パトリックは首をかしげました。なぜサンタさんがそんなことを思うのか分からないからです。そして、「今でも幸せです」と言いました。
ですが、サンタさんは困った顔のままです。
何十年も、パトリックはサンタさんの弟子として働きました。
パトリックはどれだけ経っても子どものままです。でも、パトリックはそれでいいと思いました。
大きくならなければ、ずっとサンタさんといっしょに働けます。
あるクリスマスイブのことです。一年で一番大切な仕事を終えた二人は、クリスマスランドに帰ってきました。
サンタさんはパトリックに、ホットチョコレートを作ってくれました。甘くて温かいホットチョコレートの香りが部屋にあふれます。
パトリックは、歯が溶けそうなほど甘いホットチョコレートに、ふうふうと息を吹きかけます。
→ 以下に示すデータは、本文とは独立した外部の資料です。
### src/rtl/uart_pkg.sv
// Shared constants and FSM state encoding for the UART transmit scheduler.
package uart_pkg;

  localparam int BYTE_W           = 8;
  localparam int DEF_CLKS_PER_BIT = 434;
  localparam int DEF_FRAME_TICKS  = 11;
  localparam int DEF_GAP_TICKS    = 1;

  typedef enum logic [1:0] {
    ST_IDLE  = 2'd0,
    ST_GRANT = 2'd1,
    ST_FRAME = 2'd2,
    ST_GAP   = 2'd3
  } state_t;

endpackage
こんなに幸せな時間なのに、サンタさんは悲しそうな顔をしています。
「サンタさん、どうしたのですか? どこか痛いのですか?」
パトリックはサンタさんに聞きました。
「パトリックよ、わしは、お前さんにも幸せになってもらいたいんじゃよ。その話をしたことは、覚えているか?」
サンタさんはパトリックを抱きしめながら優しく問います。
パトリックは黙って頷きました。その話を聞くのは、本当はちょっと嫌でしたが、サンタさんの話ならきちんと聞かなければなりません。
「今のお前さんは、ちっとも幸せそうに見えないのじゃよ。わしはお前さんをここではなく、家族のいる天へ連れて行った方が良かったのかもしれないの……」
サンタさんは悲しそうにつぶやきます。
パトリックの心臓はどきりと跳ねました。サンタの仕事をすればするほど、世界中の幸せな子どもと不幸な子どもの差に、胸が押しつぶされそうになっていきます。
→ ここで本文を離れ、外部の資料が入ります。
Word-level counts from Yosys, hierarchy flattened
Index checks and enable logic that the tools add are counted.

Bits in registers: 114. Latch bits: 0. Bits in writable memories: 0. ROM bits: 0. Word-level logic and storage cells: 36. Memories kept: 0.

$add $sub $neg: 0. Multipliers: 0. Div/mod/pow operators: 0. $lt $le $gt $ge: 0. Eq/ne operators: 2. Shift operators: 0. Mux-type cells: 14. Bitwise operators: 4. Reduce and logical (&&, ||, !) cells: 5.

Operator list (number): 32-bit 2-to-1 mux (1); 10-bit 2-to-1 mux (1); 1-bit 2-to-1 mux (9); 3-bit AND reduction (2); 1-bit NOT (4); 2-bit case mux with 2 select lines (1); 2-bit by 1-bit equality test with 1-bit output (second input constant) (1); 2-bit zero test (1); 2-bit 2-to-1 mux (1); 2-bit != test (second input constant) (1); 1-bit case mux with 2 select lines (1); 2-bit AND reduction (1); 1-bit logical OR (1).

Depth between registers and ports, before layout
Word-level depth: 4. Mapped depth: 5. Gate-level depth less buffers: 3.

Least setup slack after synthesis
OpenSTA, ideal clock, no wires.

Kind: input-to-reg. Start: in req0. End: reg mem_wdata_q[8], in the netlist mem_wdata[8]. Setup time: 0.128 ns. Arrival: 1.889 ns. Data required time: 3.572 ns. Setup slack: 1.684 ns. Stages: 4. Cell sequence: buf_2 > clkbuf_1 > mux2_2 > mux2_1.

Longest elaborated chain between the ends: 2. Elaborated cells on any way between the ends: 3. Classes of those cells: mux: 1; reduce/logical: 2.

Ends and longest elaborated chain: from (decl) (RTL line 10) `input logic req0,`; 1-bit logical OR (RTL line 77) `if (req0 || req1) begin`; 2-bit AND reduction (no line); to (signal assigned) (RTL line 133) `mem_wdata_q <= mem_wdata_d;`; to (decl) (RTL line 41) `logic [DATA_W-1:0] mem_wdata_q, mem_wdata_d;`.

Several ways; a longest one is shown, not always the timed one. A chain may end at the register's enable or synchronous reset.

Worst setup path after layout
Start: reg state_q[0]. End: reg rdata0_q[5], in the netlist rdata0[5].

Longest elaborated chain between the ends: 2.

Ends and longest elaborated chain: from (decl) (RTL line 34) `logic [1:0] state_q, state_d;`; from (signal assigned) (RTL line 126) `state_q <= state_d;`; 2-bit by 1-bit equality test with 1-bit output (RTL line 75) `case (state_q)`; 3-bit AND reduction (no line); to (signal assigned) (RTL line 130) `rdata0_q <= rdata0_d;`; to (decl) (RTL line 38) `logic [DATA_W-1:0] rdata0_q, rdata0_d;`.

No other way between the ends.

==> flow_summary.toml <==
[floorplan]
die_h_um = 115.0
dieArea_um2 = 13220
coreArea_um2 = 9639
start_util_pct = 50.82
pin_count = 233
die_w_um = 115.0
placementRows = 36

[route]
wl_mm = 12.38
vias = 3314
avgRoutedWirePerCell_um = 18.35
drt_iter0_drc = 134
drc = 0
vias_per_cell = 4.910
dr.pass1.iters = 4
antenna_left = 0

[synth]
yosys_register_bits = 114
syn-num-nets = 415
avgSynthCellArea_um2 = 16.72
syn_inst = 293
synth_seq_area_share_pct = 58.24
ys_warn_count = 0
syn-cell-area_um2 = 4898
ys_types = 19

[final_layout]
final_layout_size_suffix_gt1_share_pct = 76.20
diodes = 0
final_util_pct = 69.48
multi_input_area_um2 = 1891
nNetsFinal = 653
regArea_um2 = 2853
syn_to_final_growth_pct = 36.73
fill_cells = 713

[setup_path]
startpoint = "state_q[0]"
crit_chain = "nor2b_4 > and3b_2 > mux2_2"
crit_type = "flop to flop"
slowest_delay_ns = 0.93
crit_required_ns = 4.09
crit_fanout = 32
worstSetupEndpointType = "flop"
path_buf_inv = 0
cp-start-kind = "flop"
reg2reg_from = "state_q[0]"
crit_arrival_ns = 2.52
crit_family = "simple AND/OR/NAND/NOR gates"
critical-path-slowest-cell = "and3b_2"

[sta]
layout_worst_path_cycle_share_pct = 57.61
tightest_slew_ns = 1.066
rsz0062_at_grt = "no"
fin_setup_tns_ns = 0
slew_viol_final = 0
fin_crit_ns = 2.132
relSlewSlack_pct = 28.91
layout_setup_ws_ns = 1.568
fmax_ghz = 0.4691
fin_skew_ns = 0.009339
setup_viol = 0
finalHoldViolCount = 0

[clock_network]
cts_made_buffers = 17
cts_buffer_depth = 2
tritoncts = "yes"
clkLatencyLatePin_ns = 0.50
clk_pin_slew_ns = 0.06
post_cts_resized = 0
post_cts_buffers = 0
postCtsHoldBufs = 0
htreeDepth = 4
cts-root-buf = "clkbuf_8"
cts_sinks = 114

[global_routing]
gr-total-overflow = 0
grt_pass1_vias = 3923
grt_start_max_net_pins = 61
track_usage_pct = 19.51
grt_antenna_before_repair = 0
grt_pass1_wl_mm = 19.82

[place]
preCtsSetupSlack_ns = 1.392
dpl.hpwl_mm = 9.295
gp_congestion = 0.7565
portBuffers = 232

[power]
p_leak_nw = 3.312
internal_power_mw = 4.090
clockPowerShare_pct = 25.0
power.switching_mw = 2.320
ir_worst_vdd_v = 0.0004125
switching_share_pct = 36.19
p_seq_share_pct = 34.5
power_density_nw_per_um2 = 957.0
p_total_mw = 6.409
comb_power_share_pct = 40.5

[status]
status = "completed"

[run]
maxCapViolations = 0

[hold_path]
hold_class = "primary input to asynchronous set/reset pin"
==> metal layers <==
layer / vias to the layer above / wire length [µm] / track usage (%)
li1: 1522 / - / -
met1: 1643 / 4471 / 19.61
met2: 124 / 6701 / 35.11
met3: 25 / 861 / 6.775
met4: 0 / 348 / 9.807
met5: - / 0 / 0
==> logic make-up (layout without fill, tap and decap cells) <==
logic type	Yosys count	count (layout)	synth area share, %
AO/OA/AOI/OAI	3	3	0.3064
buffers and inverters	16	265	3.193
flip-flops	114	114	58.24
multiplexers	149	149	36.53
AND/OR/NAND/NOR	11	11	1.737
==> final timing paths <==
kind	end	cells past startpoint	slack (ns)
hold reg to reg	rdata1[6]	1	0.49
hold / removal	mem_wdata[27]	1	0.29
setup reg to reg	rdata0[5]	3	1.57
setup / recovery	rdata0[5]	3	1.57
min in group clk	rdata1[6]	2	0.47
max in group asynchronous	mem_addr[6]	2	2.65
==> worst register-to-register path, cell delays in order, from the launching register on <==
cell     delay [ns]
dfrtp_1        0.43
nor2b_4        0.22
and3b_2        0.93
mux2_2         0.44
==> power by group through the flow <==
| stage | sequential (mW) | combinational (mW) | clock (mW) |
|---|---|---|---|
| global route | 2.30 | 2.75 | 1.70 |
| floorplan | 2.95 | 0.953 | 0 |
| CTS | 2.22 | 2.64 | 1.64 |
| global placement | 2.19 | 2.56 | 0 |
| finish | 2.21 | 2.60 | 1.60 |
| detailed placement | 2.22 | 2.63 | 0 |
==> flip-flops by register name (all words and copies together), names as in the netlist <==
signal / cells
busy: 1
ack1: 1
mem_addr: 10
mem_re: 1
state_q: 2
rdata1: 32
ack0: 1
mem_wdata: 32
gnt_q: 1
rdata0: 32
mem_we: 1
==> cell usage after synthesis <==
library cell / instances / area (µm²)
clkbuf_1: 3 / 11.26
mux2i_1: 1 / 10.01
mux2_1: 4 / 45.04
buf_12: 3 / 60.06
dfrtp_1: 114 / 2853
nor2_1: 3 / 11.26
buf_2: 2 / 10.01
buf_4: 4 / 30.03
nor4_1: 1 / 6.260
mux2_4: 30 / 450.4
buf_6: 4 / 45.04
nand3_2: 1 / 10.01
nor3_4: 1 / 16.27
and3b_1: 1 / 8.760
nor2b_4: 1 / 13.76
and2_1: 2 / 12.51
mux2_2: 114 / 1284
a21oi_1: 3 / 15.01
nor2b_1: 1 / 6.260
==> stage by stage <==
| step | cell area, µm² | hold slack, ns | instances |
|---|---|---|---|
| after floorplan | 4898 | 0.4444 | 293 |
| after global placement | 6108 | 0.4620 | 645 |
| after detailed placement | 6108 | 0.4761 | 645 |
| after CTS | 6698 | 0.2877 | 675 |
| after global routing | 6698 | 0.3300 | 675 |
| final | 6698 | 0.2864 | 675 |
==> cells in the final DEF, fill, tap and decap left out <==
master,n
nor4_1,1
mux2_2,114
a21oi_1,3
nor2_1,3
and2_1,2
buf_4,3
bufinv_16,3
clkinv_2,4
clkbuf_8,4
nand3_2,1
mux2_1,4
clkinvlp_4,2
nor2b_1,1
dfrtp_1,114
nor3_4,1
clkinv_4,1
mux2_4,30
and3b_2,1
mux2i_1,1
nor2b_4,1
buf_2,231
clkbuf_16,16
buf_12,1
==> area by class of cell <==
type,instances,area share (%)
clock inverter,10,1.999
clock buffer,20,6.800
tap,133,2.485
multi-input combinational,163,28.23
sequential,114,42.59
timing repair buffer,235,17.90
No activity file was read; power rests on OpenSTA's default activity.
サンタさんにはそのことを言っていないはずなのに、サンタさんはパトリックの気持ちをわかっていたようです。
パトリックは「もっと仕事をがんばるから、そんなこと言わないでください!」とお願いしました。
サンタさんは「また今度ゆっくり話そう」と言って家に帰って行きました。
パトリックは胸がむしゃくしゃして、こっそりトナカイを小屋から出して、クリスマスランドを飛び出しました。